基于姿态数据,机器人控制器可以确定机器人的一个或多个连杆和/或机器人的一个或多个关节的相应目标定位。对于特定关节,机器人控制器可以通过基于机器人的几何形状定义一个或多个平面来确定关节的目标定位,并且确定平面之一上的圆。圆上的每个点是用于特定关节的候选定位。机器人控制器可以选择圆上的特定点作为特定关节的目标定位。机器人控制器可以基于每个关节的每个目标定位来向机器人的控制系统提供移动数据,该移动数据使控制系统根据定位来调整机器人的连杆。
图1描述了在其中机器人控制器110控制腕部偏置机器人120的移动的示例环境100。该示例机器人120是六自由度机器人臂,该机器人臂具有六个单轴旋转关节141至146。虽然本文档描述的技术主要按具有偏置腕部的六自由度机器人臂来描述,但是这些技术还可以类似地应用于具有偏置腕部的其他机器人臂。
机器人120包括将其基座131连接到连杆132的端部的关节141。该关节141可以使机器人120的臂的其余部分围绕其基座131旋转。机器人120还包括在连杆132的端部和上臂连杆133的端部之间的肩部关节142。肩部关节142将连杆132连接到上臂连杆133,并且使臂在肩部关节142上方的其余部分上下移动。机器人120还包括在上臂连杆133的端部和前臂连杆134的端部之间的肘部关节143。肘部关节143使臂在肘部关节143上方的其余部分上下移动。机器人120还包括在肘部关节143上方的关节144。该关节144使前臂连杆134旋转。肘部关节143和关节144将上臂连杆133连接到前臂连杆134。
机器人120还包括在前臂连杆134的端部和腕部偏置连杆135的端部之间的腕部关节145。腕部关节145将前臂连杆134连接到腕部偏置连杆135,并且使腕部偏置连杆135旋转。腕部偏置连杆135将腕部连杆136连接到在前臂连杆134的端部处的关节145。腕部偏置连杆135在腕部连杆136和前臂连杆134之间形成偏置。也就是说,由于腕部偏置连杆135提供的偏置,腕部偏置连杆137与前臂连杆134不在相同的线上。

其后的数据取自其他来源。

`src/rtl/mi3_pkg.sv`:
```
`default_nettype none
package mi3_pkg;

	localparam int DW = 32;
	localparam int FB = 16;

	localparam int PROD_W = 2 * DW;
	localparam int COF_W  = 2 * DW + 1;
	localparam int PART_W = 2 * DW + 1;
	localparam int TERM_W = 3 * DW + 1;
	localparam int DET_W  = 3 * DW + 3;
	localparam int CMAG_W = 2 * DW;
	localparam int DMAG_W = 3 * DW;
	localparam int NUM_W  = 2 * DW + 2 * FB;
	localparam int QW     = DW + 2;
	localparam int NSTEP  = QW;
	localparam int CMP_W  = DMAG_W + QW;

	localparam int FIFO_DEPTH = 4;
	localparam int FIFO_AW    = 2;

	localparam logic [DW-1:0] SMAX = {1'b0, {(DW-1){1'b1}}};
	localparam logic [DW-1:0] SMIN = {1'b1, {(DW-1){1'b0}}};
	localparam logic [DW-1:0] IDENT_ONE = (FB >= DW - 1) ? SMAX : (DW'(1) << FB);

	// element indexes a, d, b, c of each cofactor a*d - b*c
	localparam int COF_IDX [9][4] = '{
		'{4, 8, 7, 5}, '{2, 7, 1, 8}, '{1, 5, 2, 4},
		'{5, 6, 3, 8}, '{0, 8, 2, 6}, '{3, 2, 0, 5},
		'{3, 7, 6, 4}, '{6, 1, 0, 7}, '{0, 4, 3, 1}
	};
	// cofactors used in the first-row expansion of the determinant
	localparam int DET_COF [3] = '{0, 3, 6};

	typedef struct packed {
		logic                         singular;
		logic [8:0]                   neg;
		logic [DMAG_W-1:0]            dmag;
		logic [8:0][CMAG_W-1:0]       cmag;
	} mi3_work_t;

endpackage
`default_nettype wire

```
`src/rtl/mi3_fifo.sv`:
```
`default_nettype none
module mi3_fifo import mi3_pkg::*; (
	input  wire logic           clk,
	input  wire logic           arst_n,
	input  wire logic           push,
	input  wire mi3_work_t      din,
	output logic                full,
	input  wire logic           pop,
	output mi3_work_t           dout,
	output logic                empty,
	output logic [FIFO_AW:0]    count
);

	mi3_work_t              mem_q [FIFO_DEPTH];
	logic [FIFO_AW-1:0]     wr_q;
	logic [FIFO_AW-1:0]     rd_q;
	logic [FIFO_AW:0]       cnt_q;

	assign full  = (cnt_q == (FIFO_AW+1)'(FIFO_DEPTH));
	assign empty = (cnt_q == '0);
	assign count = cnt_q;
	assign dout  = mem_q[rd_q];

	always_ff @(posedge clk or negedge arst_n) begin
		if (!arst_n) begin
			wr_q  <= '0;
			rd_q  <= '0;
			cnt_q <= '0;
		end else begin
			if (push) begin
				wr_q <= wr_q + 1'b1;
			end
			if (pop) begin
				rd_q <= rd_q + 1'b1;
			end
			cnt_q <= cnt_q + (FIFO_AW+1)'(push) - (FIFO_AW+1)'(pop);
		end
	end

	always_ff @(posedge clk) begin
		if (push) begin
			mem_q[wr_q] <= din;
		end
	end

endmodule
`default_nettype wire

```
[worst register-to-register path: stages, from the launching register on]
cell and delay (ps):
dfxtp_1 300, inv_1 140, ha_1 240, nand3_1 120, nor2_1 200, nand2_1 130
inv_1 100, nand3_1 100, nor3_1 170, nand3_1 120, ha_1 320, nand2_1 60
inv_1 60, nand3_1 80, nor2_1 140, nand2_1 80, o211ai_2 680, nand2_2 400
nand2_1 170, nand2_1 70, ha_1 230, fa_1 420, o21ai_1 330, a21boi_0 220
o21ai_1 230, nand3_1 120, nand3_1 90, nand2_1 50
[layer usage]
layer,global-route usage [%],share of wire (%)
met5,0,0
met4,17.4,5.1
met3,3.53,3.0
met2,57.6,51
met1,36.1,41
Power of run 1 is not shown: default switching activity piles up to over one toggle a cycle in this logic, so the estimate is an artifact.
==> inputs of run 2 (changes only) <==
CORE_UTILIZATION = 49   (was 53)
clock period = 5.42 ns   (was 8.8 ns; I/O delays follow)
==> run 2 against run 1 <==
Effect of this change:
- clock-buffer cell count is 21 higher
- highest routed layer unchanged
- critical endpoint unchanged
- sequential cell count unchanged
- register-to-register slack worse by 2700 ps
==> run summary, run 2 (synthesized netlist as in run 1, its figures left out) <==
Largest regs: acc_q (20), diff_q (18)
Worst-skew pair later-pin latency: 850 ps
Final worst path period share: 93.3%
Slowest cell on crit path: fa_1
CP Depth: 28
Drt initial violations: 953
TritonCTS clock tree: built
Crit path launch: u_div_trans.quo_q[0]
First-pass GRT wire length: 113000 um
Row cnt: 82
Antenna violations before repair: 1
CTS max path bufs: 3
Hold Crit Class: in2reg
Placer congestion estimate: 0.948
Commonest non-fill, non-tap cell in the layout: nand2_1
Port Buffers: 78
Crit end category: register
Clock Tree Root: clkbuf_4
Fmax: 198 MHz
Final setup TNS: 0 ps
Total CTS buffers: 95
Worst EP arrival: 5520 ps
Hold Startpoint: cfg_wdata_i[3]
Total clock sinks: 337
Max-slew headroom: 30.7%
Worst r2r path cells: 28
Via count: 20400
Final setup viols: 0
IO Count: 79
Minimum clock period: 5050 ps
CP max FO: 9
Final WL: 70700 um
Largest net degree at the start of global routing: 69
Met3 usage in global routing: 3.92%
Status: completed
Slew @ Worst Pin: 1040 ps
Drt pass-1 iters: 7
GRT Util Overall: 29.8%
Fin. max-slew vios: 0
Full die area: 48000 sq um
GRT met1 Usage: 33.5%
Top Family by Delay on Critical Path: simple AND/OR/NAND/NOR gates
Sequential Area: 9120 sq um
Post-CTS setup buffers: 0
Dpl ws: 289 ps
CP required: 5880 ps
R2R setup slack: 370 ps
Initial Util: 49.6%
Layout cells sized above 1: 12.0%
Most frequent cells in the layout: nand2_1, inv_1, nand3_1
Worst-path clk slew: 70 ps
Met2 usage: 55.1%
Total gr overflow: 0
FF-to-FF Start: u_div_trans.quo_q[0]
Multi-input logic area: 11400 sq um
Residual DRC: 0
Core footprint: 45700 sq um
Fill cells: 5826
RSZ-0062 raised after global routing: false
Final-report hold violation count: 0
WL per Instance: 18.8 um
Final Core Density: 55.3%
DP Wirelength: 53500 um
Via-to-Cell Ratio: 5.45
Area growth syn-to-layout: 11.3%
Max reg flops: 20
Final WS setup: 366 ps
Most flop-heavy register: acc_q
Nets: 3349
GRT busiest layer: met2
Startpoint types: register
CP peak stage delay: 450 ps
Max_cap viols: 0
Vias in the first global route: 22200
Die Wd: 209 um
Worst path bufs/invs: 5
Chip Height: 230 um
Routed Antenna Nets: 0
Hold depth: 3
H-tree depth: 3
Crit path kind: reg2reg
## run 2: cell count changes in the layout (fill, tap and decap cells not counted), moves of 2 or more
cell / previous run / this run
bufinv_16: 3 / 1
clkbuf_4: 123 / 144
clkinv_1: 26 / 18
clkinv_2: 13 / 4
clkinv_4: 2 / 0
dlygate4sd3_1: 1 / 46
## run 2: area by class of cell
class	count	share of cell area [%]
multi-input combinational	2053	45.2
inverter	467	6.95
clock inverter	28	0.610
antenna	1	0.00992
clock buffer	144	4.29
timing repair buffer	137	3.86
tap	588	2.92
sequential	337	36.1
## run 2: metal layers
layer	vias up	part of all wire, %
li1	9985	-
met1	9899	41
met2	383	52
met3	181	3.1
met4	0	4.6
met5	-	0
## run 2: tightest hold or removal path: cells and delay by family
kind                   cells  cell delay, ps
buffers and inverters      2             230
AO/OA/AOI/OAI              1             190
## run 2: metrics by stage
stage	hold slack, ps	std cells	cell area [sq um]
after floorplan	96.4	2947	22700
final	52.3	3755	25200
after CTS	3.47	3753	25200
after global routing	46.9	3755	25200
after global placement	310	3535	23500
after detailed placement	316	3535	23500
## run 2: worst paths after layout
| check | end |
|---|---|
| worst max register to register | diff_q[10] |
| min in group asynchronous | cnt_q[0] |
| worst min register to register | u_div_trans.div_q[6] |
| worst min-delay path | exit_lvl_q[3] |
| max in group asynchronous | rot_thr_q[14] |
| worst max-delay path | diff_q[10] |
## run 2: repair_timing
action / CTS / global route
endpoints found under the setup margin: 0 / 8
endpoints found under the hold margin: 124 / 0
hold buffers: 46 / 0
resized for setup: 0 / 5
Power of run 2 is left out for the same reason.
===== src/rtl/mbpf_pkg.sv =====
// shared constants, types and helpers of the masked byte pattern filter
package mbpf_pkg;

  // design constants
  localparam int MAX_PATTERN   = 8;
  localparam int POSITION_BITS = 16;
  localparam int LEN_BITS      = 4;
  localparam int IDX_BITS      = 3;
  localparam int CFG_BITS      = 64;
  localparam int OFFSET_BITS   = 16;
  // width that holds position + 1 and the start offset without loss
  localparam int CMP_BITS      = (POSITION_BITS + 1 > OFFSET_BITS) ?
                                 POSITION_BITS + 1 : OFFSET_BITS;

  typedef logic [7:0]                    byte_t;
  typedef logic [MAX_PATTERN-1:0][7:0]   window_t;
  typedef logic [POSITION_BITS-1:0]      pos_t;
  typedef logic [LEN_BITS-1:0]           len_t;

  // configuration register indexes
  typedef enum logic [IDX_BITS-1:0] {
    REG_PATTERN_BYTES  = 3'd0,
    REG_PATTERN_LENGTH = 3'd1,
    REG_CARE_MASK      = 3'd2,
    REG_START_OFFSET   = 3'd3,
    REG_INVERT_RESULT  = 3'd4
  } reg_idx_t;

  // configuration register file contents
  typedef struct packed {
    logic [CFG_BITS-1:0]    pattern_bytes;
    len_t                   pattern_length;
    logic [7:0]             care_mask;
    logic [OFFSET_BITS-1:0] start_offset;
    logic                   invert_result;
  } cfg_t;

  // pattern length in use: zero reads as one, large values saturate
  function automatic len_t used_length(input len_t len);
    len_t n;
    n = len;
    if (n == '0) n = len_t'(1);
    if (n > len_t'(MAX_PATTERN)) n = len_t'(MAX_PATTERN);
    return n;
  endfunction

endpackage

机器人还包括将腕部连杆136的端部连接到腕部偏置连杆135的端部的关节146。关节146使腕部连杆136和附连到附连机构137的端部效应器旋转。在腕部连杆136的另一端部处,机器人120包括用于将端部效应器附连到腕部连杆136的端部的安装关节147和附连机构137。端部效应器可以是夹持器(例如,钳子、爪子、磁铁、销子、粘合面等)或工具(例如,螺丝刀、扳手等)或其他适当的端部效应器。例如,机器人120可以是使用端部效应器来执行任务的工业机器人。

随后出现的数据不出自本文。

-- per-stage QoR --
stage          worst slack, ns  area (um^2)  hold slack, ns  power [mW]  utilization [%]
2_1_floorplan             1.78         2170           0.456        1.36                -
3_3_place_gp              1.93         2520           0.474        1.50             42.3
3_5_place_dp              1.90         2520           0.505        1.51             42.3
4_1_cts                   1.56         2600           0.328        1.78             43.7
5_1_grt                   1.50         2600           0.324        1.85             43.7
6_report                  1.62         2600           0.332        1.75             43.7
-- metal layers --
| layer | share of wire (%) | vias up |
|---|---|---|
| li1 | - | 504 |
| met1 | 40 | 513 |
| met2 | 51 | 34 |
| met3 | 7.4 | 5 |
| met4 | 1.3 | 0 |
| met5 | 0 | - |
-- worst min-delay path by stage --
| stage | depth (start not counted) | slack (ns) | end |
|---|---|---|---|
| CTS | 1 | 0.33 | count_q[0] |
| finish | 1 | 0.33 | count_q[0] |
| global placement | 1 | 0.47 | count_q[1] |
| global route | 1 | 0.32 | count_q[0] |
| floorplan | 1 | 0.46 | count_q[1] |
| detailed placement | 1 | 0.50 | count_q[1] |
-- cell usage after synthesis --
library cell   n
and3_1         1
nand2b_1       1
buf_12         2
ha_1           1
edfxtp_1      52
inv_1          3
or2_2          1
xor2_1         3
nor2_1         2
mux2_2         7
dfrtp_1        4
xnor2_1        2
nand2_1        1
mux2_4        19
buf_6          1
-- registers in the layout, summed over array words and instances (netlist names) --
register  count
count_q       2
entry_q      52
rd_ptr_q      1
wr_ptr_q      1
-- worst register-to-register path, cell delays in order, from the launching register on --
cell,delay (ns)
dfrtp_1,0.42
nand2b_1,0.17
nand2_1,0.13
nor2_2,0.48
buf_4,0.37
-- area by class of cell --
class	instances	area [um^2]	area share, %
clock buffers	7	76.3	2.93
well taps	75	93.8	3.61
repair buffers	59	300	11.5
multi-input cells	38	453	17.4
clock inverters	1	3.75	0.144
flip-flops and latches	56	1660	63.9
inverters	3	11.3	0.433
[config.mk]
export PLATFORM = sky130hd
export DESIGN_NAME = echo_pulse_width_to_distance
export DESIGN_NICKNAME = d
export VERILOG_FILES = /design/src/hw/rtl/epwd_pkg.sv /design/src/hw/rtl/epwd_dist.sv /design/src/hw/rtl/epwd_ctrl.sv /design/src/hw/rtl/echo_pulse_width_to_distance.sv
export SDC_FILE = /design/constraint.sdc
export NUM_CORES = 1
export LEC_CHECK = 0
export ABC_AREA = 1
export BUFFER_PORTS_ARGS = -buffer_cell sky130_fd_sc_hd__buf_2
export CELL_PAD_IN_SITES_DETAIL_PLACEMENT = 1
export CELL_PAD_IN_SITES_GLOBAL_PLACEMENT = 2
export CORE_MARGIN = 2
export CORE_UTILIZATION = 44
export DETAILED_ROUTE_END_ITERATION = 6
export GPL_TIMING_DRIVEN = 0
export PLACE_DENSITY_LB_ADDON = 0.25
export SYNTH_ARGS = -nofsm -noshare
export SYNTH_HDL_FRONTEND = slang
export SYNTH_SLANG_ARGS = --single-unit
[constraint.sdc]
create_clock -name clk -period 9.6 [get_ports clk]
set_input_delay 0.48 -clock clk [delete_from_list [all_inputs] [get_ports clk]]
set_output_delay 0.48 -clock clk [all_outputs]
set_load 0.02 [all_outputs]
[src/hw/rtl/epwd_pkg.sv]
// ----------------------------------------------------------------------------
// epwd_pkg
// Shared types and constants for the echo pulse width to distance block.
// ----------------------------------------------------------------------------
package epwd_pkg;

	localparam int unsigned OVF_W   = 6;
	localparam int unsigned COUNT_W = 16;
	localparam int unsigned TICKS_W = OVF_W + COUNT_W;
	localparam int unsigned DIST_W  = 17;

	// request kinds
	localparam logic REQ_EVENT = 1'b0;
	localparam logic REQ_READ  = 1'b1;

	// capture polarity
	localparam logic POL_RISING  = 1'b0;
	localparam logic POL_FALLING = 1'b1;

	localparam logic [OVF_W-1:0]   OVF_MAX   = 6'h3F;
	localparam logic [COUNT_W-1:0] SAT_COUNT = 16'hFFFF;

	// floor(ticks*33/2000) == (ticks * DIST_MULT) >> DIST_SHIFT for ticks < 2^22
	// DIST_MULT = ceil(33 * 2^33 / 2000), rounding error 464/2000 per 2^33
	localparam int unsigned MULT_W     = 28;
	localparam int unsigned PROD_W     = TICKS_W + MULT_W;
	localparam int unsigned DIST_SHIFT = 33;
	localparam logic [MULT_W-1:0] DIST_MULT = 28'd141733921;

	typedef struct packed {
		logic               req_type;
		logic               overflow_event;
		logic               edge_event;
		logic [COUNT_W-1:0] captured_count;
	} req_t;

	typedef struct packed {
		logic              edge_select;
		logic              clear_counter;
		logic              measure_done;
		logic [DIST_W-1:0] distance;
	} rsp_t;

endpackage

关节141至关节146中的每一个可以包括执行器(actuator),其中,该执行器基于从机器人控制器109接收的控制数据109,将连杆132至连杆136移动进入目标定位和目标取向。例如,执行器可以包括使连杆132至连杆136移动进入目标定位和目标取向的电机或其他能量来源。
机器人控制器110基于机器人120的指定目标移动的数据103来生成控制数据109。例如,该数据103可以指定附连到腕部连杆136的端部效应器的目标姿态。指定目标姿态的数据可以包括指定端部效应器的定位的数据和指定端部效应器的取向的数据。可以从控制系统(例如,指示机器人执行特定任务的控制系统)接收指定目标移动103的控制数据109。基于任务,控制系统可以确定指定目标移动的数据103,并且将指定目标移动的数据103提供给机器人控制器110。
可替换地,机器人控制器110可以基于机器人120的一个或多个任务来确定端部效应器的一个或多个目标姿态。例如,如果端部效应器将沿特定路径移动,则机器人控制器110可以确定端部效应器在沿特定路径上的多个点时的姿态。
机器人控制器110还可以基于机器人的指定机器人特征的数据101来生成控制数据109。例如,机器人特征数据101可以包括指定尺寸的数据,例如,连杆132至连杆136中的每一个和/或端部效应器的长度、宽度和/或厚度,关节141至关节146中的每一个的运动范围,以及连杆132至连杆136中的每一个、关节141至关节146中的每一个和端部效应器的相对几何形状。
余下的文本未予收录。